Complexe TMC du groupe Tahkout de Tiaret: c’est bel et bien une usine d’assemblage
Le patron de
Tahkout Motor Compagny (TMC) a répondu à ses détracteurs en ouvrant son usine à
la presse. Un site d’information, Algérie-focus, a réalisé une vidéo de deux
minutes où les travailleurs ont exprimé leur réprobation de la campagne dirigée
contre leur entreprise. Ils ont assuré au journaliste d’Algérie-focus, que
l’unité TMC de Tiaret était bel et bien une usine d’assemblage et pas un simple
dépôt comme le signifiaient les contradicteurs de Tahkout, à l’origine d’une
large diffusion sur le Net d’une série de photographies. Le reportage
audiovisuel a aussi concerné les installations de l’usine et s’est intéressé
aux opérations menées par les employés de TMC qui assemblaient effectivement
des pièces des véhicules, à l’image du moteur, des amortisseurs et quelques
autres pièces. On voit clairement dans le document vidéo du site électronique
des employés s’affairer sur des véhicules de type Grand i10 qu’on voit circuler
dans l’ensemble des villes du pays. A première vue, l’unité donne une
impression de vide et l’on ne se sent pas dans l’une des usines d’automobiles
occidentales, mais cet état de fait, affirme le patron de TMC, est tout à fait
normal pour un site d’assemblage. M. Tahkout insiste sur cet aspect des choses
et souligne le fait que son usine est conforme aux dispositions des cahiers des
charges.
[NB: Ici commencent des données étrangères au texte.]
## src/hw/rtl/xppf_pkg.sv

```systemverilog
package xppf_pkg;

  // Slot geometry and packet tracking limits
  localparam int PARITY_WORDS     = 40;
  localparam int MAX_PACKET_WORDS = 512;

  localparam int PW_AW  = (PARITY_WORDS > 1) ? $clog2(PARITY_WORDS) : 1;
  localparam int HLEN_W = $clog2(PARITY_WORDS + 1);
  localparam int WPOS_W = $clog2(MAX_PACKET_WORDS);

  localparam logic [31:0] PARITY_FLAG = 32'h8000_0000;
  localparam logic [2:0]  FULL_BYTES  = 3'd4;

  localparam logic KIND_FORWARD = 1'b0;
  localparam logic KIND_PARITY  = 1'b1;

  // One output beat
  typedef struct packed {
    logic        packet_kind;
    logic [31:0] out_word;
    logic [2:0]  out_bytes;
    logic        out_last;
  } out_beat_t;

  // Clamp a byte count: codes above four count as four
  function automatic logic [2:0] valid_bytes(input logic [2:0] bc);
    valid_bytes = (bc > FULL_BYTES) ? FULL_BYTES : bc;
  endfunction

  // Keep the first n bytes of a big-endian word
  function automatic logic [31:0] byte_mask(input logic [2:0] n);
    logic [31:0] m;
    m = 32'h0000_0000;
    case (n)
      3'd1:    m = 32'hFF00_0000;
      3'd2:    m = 32'hFFFF_0000;
      3'd3:    m = 32'hFFFF_FF00;
      3'd4:    m = 32'hFFFF_FFFF;
      default: m = 32'h0000_0000;
    endcase
    byte_mask = m;
  endfunction

endpackage

```

## src/hw/rtl/xppf_in_if.sv

```systemverilog
interface xppf_in_if;
  import xppf_pkg::*;

  logic        valid;
  logic        ready;
  logic [31:0] data_word;
  logic [2:0]  byte_count;
  logic        end_of_packet;

  modport source(output valid, data_word, byte_count, end_of_packet, input ready);
  modport sink(input valid, data_word, byte_count, end_of_packet, output ready);
endinterface

```

## src/hw/rtl/xppf_out_if.sv

```systemverilog
interface xppf_out_if;
  import xppf_pkg::*;

  logic        valid;
  logic        ready;
  logic        packet_kind;
  logic [31:0] out_word;
  logic [2:0]  out_bytes;
  logic        out_last;

  modport source(output valid, packet_kind, out_word, out_bytes, out_last, input ready);
  modport sink(input valid, packet_kind, out_word, out_bytes, out_last, output ready);
endinterface

```

## src/hw/rtl/xppf_store.sv

```systemverilog
module xppf_store
  import xppf_pkg::*;
(
  input  logic             clk_i,
  input  logic             we_i,
  input  logic [PW_AW-1:0] waddr_i,
  input  logic [31:0]      wdata_i,
  input  logic             re_i,
  input  logic [PW_AW-1:0] raddr_i,
  output logic [31:0]      rdata_o
);

  logic [31:0] mem [PARITY_WORDS];
  logic [31:0] rdata_q;

  // Write port
  always_ff @(posedge clk_i) begin
    if (we_i) begin
      mem[waddr_i] <= wdata_i;
    end
  end

  // Registered read port
  always_ff @(posedge clk_i) begin
    if (re_i) begin
      rdata_q <= mem[raddr_i];
    end
  end

  assign rdata_o = rdata_q;

endmodule

```

## src/hw/rtl/xor_pair_parity_fec_unit.sv

```systemverilog
// Pairwise XOR parity generator. Every input beat is forwarded unchanged, one output beat per
// input beat: first the block accepts the word and reads the parity slot RAM, then it stores
// the word or XORs it with the slot word, writes it back and loads the output register, once
// that register is free. When an odd packet that pairs with the even packet in the slot ends,
// the block emits a parity packet of PARITY_WORDS+1 beats (header, then slot words), each slot
// word being a registered RAM read; input is not taken during that burst. No clearing pass
// follows reset: unwritten slot words are masked by the slot fill length.
module xor_pair_parity_fec_unit
  import xppf_pkg::*;
(
  input  logic clk_i,
  input  logic rst_ni,
  xppf_in_if.sink    in_i,
  xppf_out_if.source out_o
);

  localparam logic [2:0] S_IDLE = 3'd0;
  localparam logic [2:0] S_WR   = 3'd1;
  localparam logic [2:0] S_PHDR = 3'd2;
  localparam logic [2:0] S_PRD  = 3'd3;
  localparam logic [2:0] S_PEM  = 3'd4;

  logic [2:0]        state_q, state_d;
  logic [31:0]       word_q;
  logic [2:0]        bc_q;
  logic              last_q;
  logic [31:0]       held_seq_q, held_seq_d;
  logic              held_valid_q, held_valid_d;
  logic [HLEN_W-1:0] held_len_q, held_len_d;
  logic [31:0]       cur_seq_q, cur_seq_d;
  logic [WPOS_W-1:0] wpos_q, wpos_d;
  logic              paired_q, paired_d;
  logic              even_q, even_d;
  logic [PW_AW-1:0]  par_idx_q, par_idx_d;
  logic              out_valid_q, out_valid_d;
  out_beat_t         out_q, out_d;

  logic              accept;
  logic              out_free;
  logic              slot_hit;
  logic [2:0]        nbytes;
  logic [HLEN_W-1:0] wpos_h;
  logic [31:0]       masked;
  logic              mem_we;
  logic [PW_AW-1:0]  mem_waddr;
  logic [31:0]       mem_wdata;
  logic              mem_re;
  logic [PW_AW-1:0]  mem_raddr;
  logic [31:0]       mem_rdata;
  logic              par_last;

  assign in_i.ready = (state_q == S_IDLE);
  assign accept     = in_i.valid && in_i.ready;
  assign out_free   = !out_valid_q || out_o.ready;

  assign out_o.valid       = out_valid_q;
  assign out_o.packet_kind = out_q.packet_kind;
  assign out_o.out_word    = out_q.out_word;
  assign out_o.out_bytes   = out_q.out_bytes;
  assign out_o.out_last    = out_q.out_last;

  // Payload word position inside the slot
  assign slot_hit = (wpos_q != '0) && (32'(wpos_q) <= 32'(PARITY_WORDS));
  assign wpos_h   = HLEN_W'(wpos_q);
  assign nbytes   = valid_bytes(bc_q);
  assign masked   = word_q & byte_mask(nbytes);
  assign par_last = (par_idx_q == PW_AW'(PARITY_WORDS - 1));

  xppf_store u_store (
    .clk_i  (clk_i),
    .we_i   (mem_we),
    .waddr_i(mem_waddr),
    .wdata_i(mem_wdata),
    .re_i   (mem_re),
    .raddr_i(mem_raddr),
    .rdata_o(mem_rdata)
  );

  // Sequencer and shared XOR datapath
  always_comb begin
    state_d      = state_q;
    held_seq_d   = held_seq_q;
    held_valid_d = held_valid_q;
    held_len_d   = held_len_q;
    cur_seq_d    = cur_seq_q;
    wpos_d       = wpos_q;
    paired_d     = paired_q;
    even_d       = even_q;
    par_idx_d    = par_idx_q;
    out_valid_d  = out_valid_q && !out_o.ready;
    out_d        = out_q;
    mem_we       = 1'b0;
    mem_waddr    = PW_AW'(wpos_q - 1'b1);
    mem_wdata    = masked;
    mem_re       = 1'b0;
    mem_raddr    = PW_AW'(wpos_q - 1'b1);

    case (state_q)
      S_IDLE: begin
        // Take a beat and fetch its slot word
        if (accept) begin
          mem_re  = slot_hit;
          state_d = S_WR;
        end
      end
      S_WR: begin
        if (out_free) begin
          out_valid_d       = 1'b1;
          out_d.packet_kind = KIND_FORWARD;
          out_d.out_word    = word_q;
          out_d.out_bytes   = bc_q;
          out_d.out_last    = last_q;
          if (wpos_q == '0) begin
            // Header: claim or pair with the slot
            even_d   = 1'b0;
            paired_d = 1'b0;
            if (nbytes == FULL_BYTES) begin
              cur_seq_d = word_q;
              if (!word_q[0]) begin
                even_d       = 1'b1;
                held_seq_d   = word_q;
                held_valid_d = 1'b1;
                held_len_d   = '0;
              end else if (held_valid_q && (held_seq_q == word_q - 32'd1)) begin
                paired_d = 1'b1;
              end
            end
          end else if (slot_hit && (even_q || paired_q)) begin
            // Payload: store or fold into the slot
            mem_we = 1'b1;
            if (paired_q && (wpos_h <= held_len_q)) begin
              mem_wdata = masked ^ mem_rdata;
            end
            if (held_len_q < wpos_h) begin
              held_len_d = wpos_h;
            end
          end
          if (wpos_q < WPOS_W'(MAX_PACKET_WORDS - 1)) begin
            wpos_d = wpos_q + 1'b1;
          end
          state_d = S_IDLE;
          if (last_q) begin
            // A paired packet ends: start the parity burst
            if (paired_d) begin
              state_d = S_PHDR;
            end
            wpos_d   = '0;
            even_d   = 1'b0;
            paired_d = 1'b0;
          end
        end
      end
      S_PHDR: begin
        // Parity header beat
        if (out_free) begin
          out_valid_d       = 1'b1;
          out_d.packet_kind = KIND_PARITY;
          out_d.out_word    = cur_seq_q | PARITY_FLAG;
          out_d.out_bytes   = FULL_BYTES;
          out_d.out_last    = 1'b0;
          par_idx_d         = '0;
          state_d           = S_PRD;
        end
      end
      S_PRD: begin
        mem_re    = 1'b1;
        mem_raddr = par_idx_q;
        state_d   = S_PEM;
      end
      S_PEM: begin
        // Slot word beat; unwritten words read as zero
        if (out_free) begin
          out_valid_d       = 1'b1;
          out_d.packet_kind = KIND_PARITY;
          out_d.out_word    = (HLEN_W'(par_idx_q) < held_len_q) ? mem_rdata : 32'h0;
          out_d.out_bytes   = FULL_BYTES;
          out_d.out_last    = par_last;
          if (par_last) begin
            held_valid_d = 1'b0;
            held_len_d   = '0;
            state_d      = S_IDLE;
          end else begin
            par_idx_d = par_idx_q + 1'b1;
            state_d   = S_PRD;
          end
        end
      end
      default: begin
        state_d = S_IDLE;
      end
    endcase
  end

  // Control state
  always_ff @(posedge clk_i or negedge rst_ni) begin
    if (!rst_ni) begin
      state_q      <= S_IDLE;
      held_seq_q   <= '0;
      held_valid_q <= 1'b0;
      held_len_q   <= '0;
      cur_seq_q    <= '0;
      wpos_q       <= '0;
      paired_q     <= 1'b0;
      even_q       <= 1'b0;
      par_idx_q    <= '0;
      out_valid_q  <= 1'b0;
    end else begin
      state_q      <= state_d;
      held_seq_q   <= held_seq_d;
      held_valid_q <= held_valid_d;
      held_len_q   <= held_len_d;
      cur_seq_q    <= cur_seq_d;
      wpos_q       <= wpos_d;
      paired_q     <= paired_d;
      even_q       <= even_d;
      par_idx_q    <= par_idx_d;
      out_valid_q  <= out_valid_d;
    end
  end

  // Capture the accepted beat and the output payload
  always_ff @(posedge clk_i) begin
    if (accept) begin
      word_q <= in_i.data_word;
      bc_q   <= in_i.byte_count;
      last_q <= in_i.end_of_packet;
    end
    out_q <= out_d;
  end

  // Slot fill never exceeds the slot
  a_len_bound: assert property (@(posedge clk_i) disable iff (!rst_ni)
    32'(held_len_q) <= 32'(PARITY_WORDS))
    else $error("slot length past slot size");

  // A parity burst only runs against a held slot
  a_burst_held: assert property (@(posedge clk_i) disable iff (!rst_ni)
    (state_q == S_PRD || state_q == S_PEM || state_q == S_PHDR) |-> held_valid_q)
    else $error("parity burst without held slot");

  // Final parity beat frees the slot
  a_burst_free: assert property (@(posedge clk_i) disable iff (!rst_ni)
    (state_q == S_PEM && out_free && par_last) |=> (!held_valid_q && held_len_q == '0))
    else $error("slot not freed after parity packet");

  // No input taken while a beat is being processed
  a_one_item: assert property (@(posedge clk_i) disable iff (!rst_ni)
    accept |=> (state_q == S_WR && !in_i.ready))
    else $error("input taken during processing");

endmodule
```

## src/flat_wrapper.sv

```systemverilog
// flat-port wrapper written by rule: the top's interface ports become plain ports
module xor_pair_parity_fec_unit_flat import xppf_pkg::*;
  (clk_i, rst_ni, in_i_valid, in_i_data_word, in_i_byte_count, in_i_end_of_packet, in_i_ready, out_o_valid, out_o_packet_kind, out_o_out_word, out_o_out_bytes, out_o_out_last, out_o_ready);
  xppf_in_if in_i_i ();
  xppf_out_if out_o_i ();
  input  logic clk_i;
  input  logic rst_ni;
  input wire logic [$bits(in_i_i.valid)-1:0] in_i_valid;
  input wire logic [$bits(in_i_i.data_word)-1:0] in_i_data_word;
  input wire logic [$bits(in_i_i.byte_count)-1:0] in_i_byte_count;
  input wire logic [$bits(in_i_i.end_of_packet)-1:0] in_i_end_of_packet;
  output wire logic [$bits(in_i_i.ready)-1:0] in_i_ready;
  output wire logic [$bits(out_o_i.valid)-1:0] out_o_valid;
  output wire logic [$bits(out_o_i.packet_kind)-1:0] out_o_packet_kind;
  output wire logic [$bits(out_o_i.out_word)-1:0] out_o_out_word;
  output wire logic [$bits(out_o_i.out_bytes)-1:0] out_o_out_bytes;
  output wire logic [$bits(out_o_i.out_last)-1:0] out_o_out_last;
  input wire logic [$bits(out_o_i.ready)-1:0] out_o_ready;
  assign in_i_i.valid = in_i_valid;
  assign in_i_i.data_word = in_i_data_word;
  assign in_i_i.byte_count = in_i_byte_count;
  assign in_i_i.end_of_packet = in_i_end_of_packet;
  assign in_i_ready = in_i_i.ready;
  assign out_o_valid = out_o_i.valid;
  assign out_o_packet_kind = out_o_i.packet_kind;
  assign out_o_out_word = out_o_i.out_word;
  assign out_o_out_bytes = out_o_i.out_bytes;
  assign out_o_out_last = out_o_i.out_last;
  assign out_o_i.ready = out_o_ready;
  xor_pair_parity_fec_unit u_core (.clk_i(clk_i), .rst_ni(rst_ni), .in_i(in_i_i), .out_o(out_o_i));
endmodule
```

## config.mk

```make
export PLATFORM = sky130hd
export DESIGN_NAME = xor_pair_parity_fec_unit_flat
export DESIGN_NICKNAME = d
export VERILOG_FILES = /design/src/hw/rtl/xppf_pkg.sv /design/src/hw/rtl/xppf_in_if.sv /design/src/hw/rtl/xppf_out_if.sv /design/src/hw/rtl/xppf_store.sv /design/src/hw/rtl/xor_pair_parity_fec_unit.sv /design/src/flat_wrapper.sv
export SDC_FILE = /design/constraint.sdc
export NUM_CORES = 2
export LEC_CHECK = 0
export ABC_AREA = 1
export BUFFER_PORTS_ARGS = -buffer_cell sky130_fd_sc_hd__buf_4
export CAP_MARGIN = 10
export CELL_PAD_IN_SITES_DETAIL_PLACEMENT = 1
export CELL_PAD_IN_SITES_GLOBAL_PLACEMENT = 1
export CORE_MARGIN = 2
export CORE_UTILIZATION = 35
export CTS_CLUSTER_SIZE = 16
export DETAILED_ROUTE_END_ITERATION = 6
export PLACE_DENSITY = 0.57
export SETUP_SLACK_MARGIN = 0.02
export SYNTH_ARGS = -nofsm -noshare
export SYNTH_HDL_FRONTEND = slang
export SYNTH_SLANG_ARGS = --single-unit
export TNS_END_PERCENT = 30
```

## constraint.sdc

```tcl
create_clock -name clk_i -period 7.7 [get_ports clk_i]
set_clock_uncertainty 0.15 [all_clocks]
set_input_delay 1.54 -clock clk_i [delete_from_list [all_inputs] [get_ports clk_i]]
set_output_delay 1.54 -clock clk_i [all_outputs]
set_load 0.005 [all_outputs]
```

==> impl.org <==
** Status
- Status :: finished clean

** Setup path
- Tracing the worst setup path back leads to its startpoint at u_core.wpos_q[0].
- The critical path is of the flip-flop to flip-flop type.
- Crit path required time :: between 8 and 9 ns
- At the worst endpoint, the arrival time is 5.55 ns.
- Highest-delay cell along the critical path :: buf_4
- Highest fanout seen on the critical path :: 142
- Reg2Reg Capture Point :: u_core.u_store.rdata_o[7]
- CP startpoint kind :: flip-flop
- Cell-by-cell trace of the critical path :: inv_1 > ha_1 > inv_1 > nand2_1 > o21ai_4 > buf_12 > clkinv_8 > buf_4 > o21ai_0 > o22ai_1 > o211ai_1 > nand3_1 > nand3_1 > nand2_1
- Worst setup slack for register-to-register paths :: 2.54 ns
- Largest stage delay on the critical path :: 0.57 ns
- Number of buffer and inverter instances along the worst setup path :: 5
- The worst setup path is captured at a flip-flop.
- Worst reg2reg path depth :: 14
- The startpoint identified for the worst register-to-register timing path is u_core.wpos_q[0].
- Crit-path leading delay family :: buffers and inverters

** Clocking
- Clock insertion delay at the later pin of the skew report :: 0.81 ns
- In this run the post-CTS setup repair buffer count came out at 0.
- The root buffer cell chosen for the clock tree is clkbuf_16.
- TritonCTS built the clock tree.
- Num CTS Buffers :: between 150 and 200
- The clock passes through at most 3 buffers.
- Buffers inserted to repair hold after CTS numbered 0.
- After clock tree synthesis, the repair step resized 0 gates.
- After clock tree synthesis, the clock-pin slew on the worst setup and hold paths is 0.05 ns.
- The clock net in this run drives a total of 1475 sinks.
- CTS H-tree lvls :: 4

** Synthesis
- Ys flop type :: edfxtp_1
- Summing every instance area after synthesis gives between 0.05 and 0.06 mm².
- Counting flops with an async set or reset pin after synthesis yields a share of 0.0610.
- The share of synthesized area in the top cell type comes to 0.698.
- Yosys top cell by area :: edfxtp_1
- Warnings from Yosys :: 0
- Count of distinct cell types in the synthesized netlist :: between 40 and 50
- Synthesis produced 4645 cells.
- Net count of the mapped netlist :: around 4700
- Synthesized flop and latch total :: 1475
- For this run, the register share of the synthesized area comes to 0.735.
- Post-synthesis area per instance :: 12.8 µm²
- Number of flops mapped to enable cells by yosys :: 1385
- After synthesis, the cell types taking the most area are edfxtp_1 (70%), o21ai_0 (6.1%), nor2_1 (5.0%).
- Synth top cells by count :: edfxtp_1 (1385), nor2_1 (796), o21ai_0 (727)
- Most frequent cell after synthesis :: edfxtp_1

** Min path
- Hold Path Class :: flip-flop to flip-flop
- The worst hold path begins at u_core.cur_seq_q[27].
- Hold EP :: u_core.cur_seq_q[27]
- Worst Hold Depth :: 2

** Power
- Power density normalized to cell area :: 413 mW/mm²
- Worst supply voltage drop on vdd :: 0.000321 V
- LEAKAGE :: 22.2 nW

** Placed design
- RD Place Congestion :: between 0.8 and 0.9
- Post-place instance area :: 0.0633 mm²
- After legalization and detailed placement, the total HPWL measured 108000 µm.
- In this run the tool buffered the top-level ports with 78 buffer cells.

** Flow run
- Max Cap Viol :: 0

** Routing
- Summed over all layers, the routed wires come to 189000 µm.
- For this block, the initial DRC count from the detailed router was 3996.
- The detail route stage leaves a number of antenna-violating nets equal to 0.
- Router iterations before antenna repair :: 5
- In the routed layout, each cell is associated on average with a via count of 5.56.
- For this run, design rule violations remaining after detail routing come to 0.
- Detailed routing inserted a total of 39140 vias.
- In the final routed layout, each cell accounts on average for 26.8 µm.

** STA
- Final critical delay including setup and external delays :: 5.16 ns
- Share of the cycle needed by the critical path after routing :: 0.670
- The total count of hold-check failures in the final report is 0.
- Achievable clock frequency :: 194 MHz
- After routing, the total negative slack on setup checks comes to 0 ns.
- Slew at the pin with the worst max-slew slack :: 1.24 ns
- Final Max Slew Viols :: 0
- Setup violations remaining at the end of the flow were counted as 0.
- Unrepaired setup endpoints after global routing :: no
- Headroom to the max-slew limit :: 0.170

** Die
- 79 I/O pins were placed.
- In this run the core area contains 151 standard-cell rows.
- The initial utilization of the core area, before any placement, comes to 0.352.
- The floorplan step defined a die boundary enclosing 0.174 mm².
- The floorplan step set the die height to ~420 µm.
- Core Area :: between 0.15 and 0.2 mm²
- Die width :: 417 µm

** Final layout
- In the final layout, the share of cells above drive strength 1 is 0.105.
- Area growth, synth to finish :: 15.0%
- Utilization after layout :: 0.405
- Final non-filler cell area :: 0.0685 mm²
- Layout filler cell count :: 17514
- Final layout net count :: approximately 4700

** Global routing
- Number of global-route vias before repair :: just under 40000
- For this run the aggregate overflow at the end of global routing stands at 0.
- Entering global routing, the biggest net connects 167 pins.
- Global-route wire length before repair :: 277000 µm
- Antenna violations before repair :: 9
- Global router's overall resource usage :: 0.215
-- how the worst max path moves through the flow --
stage | end | slack [ns] | depth (start not counted)
after global routing | u_core.u_store.rdata_o[12] | 2.42 | 13
after detailed placement | u_core.u_store.mem[18][9] | 2.27 | 10
final | u_core.u_store.rdata_o[7] | 2.54 | 14
after floorplan | u_core.u_store.rdata_o[0] | 3.04 | 2
after global placement | u_core.u_store.mem[11][26] | 2.21 | 10
after CTS | u_core.u_store.rdata_o[7] | 2.70 | 14
-- registers in the layout, summed over array words and instances, names as in the netlist, 3 cells and up --
register / count
u_core.out_o.out_word: 32
u_core.held_len_q: 6
u_core.bc_q: 3
u_core.cur_seq_q: 31
u_core.par_idx_q: 6
u_core.state_q: 3
u_core.held_seq_q: 31
u_core.wpos_q: 9
u_core.u_store.mem: 1280
u_core.out_o.out_bytes: 3
u_core.word_q: 32
u_core.u_store.rdata_o: 32
-- placed cells by master, fill, tap and decap left out, types with 3 or more instances in the layout --
| cell | netlist | final |
|---|---|---|
| inv_2 | 9 | 7 |
| inv_1 | 119 | 116 |
| o21ai_4 | 1 | 6 |
| o21bai_1 | 4 | 4 |
| edfxtp_1 | 1385 | 1385 |
| xor2_1 | 38 | 14 |
| nand4_1 | 7 | 7 |
| o211ai_1 | 190 | 190 |
| buf_4 | 9 | 163 |
| nand3_1 | 210 | 210 |
| o21ai_0 | 727 | 727 |
| nor3_1 | 9 | 9 |
| ha_1 | 16 | 16 |
| nor2_1 | 796 | 752 |
| nand2_1 | 338 | 338 |
| clkbuf_1 | 198 | 33 |
| nor2_2 | 4 | 5 |
| inv_16 | 0 | 3 |
| xor2_2 | 0 | 19 |
| bufinv_16 | 0 | 10 |
| nand3b_1 | 8 | 8 |
| xnor2_2 | 0 | 8 |
| diode_2 | 0 | 4 |
| clkinv_1 | 1 | 46 |
| clkinv_2 | 0 | 29 |
| clkinvlp_4 | 0 | 3 |
| xnor2_1 | 17 | 9 |
| clkbuf_16 | 0 | 166 |
| dfrtp_1 | 90 | 90 |
| o221ai_1 | 161 | 161 |
| nor2_4 | 2 | 45 |
| clkinv_8 | 0 | 7 |
| xor2_4 | 0 | 5 |
| buf_12 | 0 | 14 |
| a21oi_1 | 14 | 13 |
| o21ai_1 | 7 | 3 |
| o22ai_1 | 165 | 165 |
Il va plus loin en relevant que présentement, son entreprise a pris
l’initiative de proposer au constructeur sud-coréen une huile fabriquée en
Algérie, en attendant l’homologation de plaquettes de freins, sortie d’une
usine de Tahkout installée à Alger. Tahkout qui a choisi le site d’information
Algérie 24 pour s’exprimer dans une vidéo de près de 12 minutes promet la
fabrication de la tôle localement dès l’année prochaine et l’ouverture d’autres
unités de production de pièces de rechange à Tissemsilt et à El Bayadh, avec le
constructeur iranien Saipa. Il révélera qu’un modèle «populaire» de cette
marque sortira de son usine de Frenda, à Tiaret. «Il coûtera moins d’un million
de dollars», assure-t-il, non sans affirmer que c’est la perspective de la mise
sur le marché de ce modèle qui justifie l’acharnement dont il a fait l’objet
ces derniers jours. Sans les citer, Tahkout accuse les constructeurs qui
faisaient de gros bénéfices dans les exportations de véhicules d’avoir fomenté
cette cabale, parce que le succès de Hyundaï en Algérie reviendrait à les
chasser du marché algérien. Le patron de TMC promet également de monter
rapidement dans la chaîne d’intégration et assurer l’émergence d’une véritable
industrie nationale de l’automobile, mais prévient que pareille entreprise ne
se réalise pas en quelques mois. La plaidoirie de Tahkout et son désir de jouer
la transparence en ouvrant ses ateliers aux caméras devront agir sur l’opinion
nationale, désarçonnée par les images publiées sur le Net.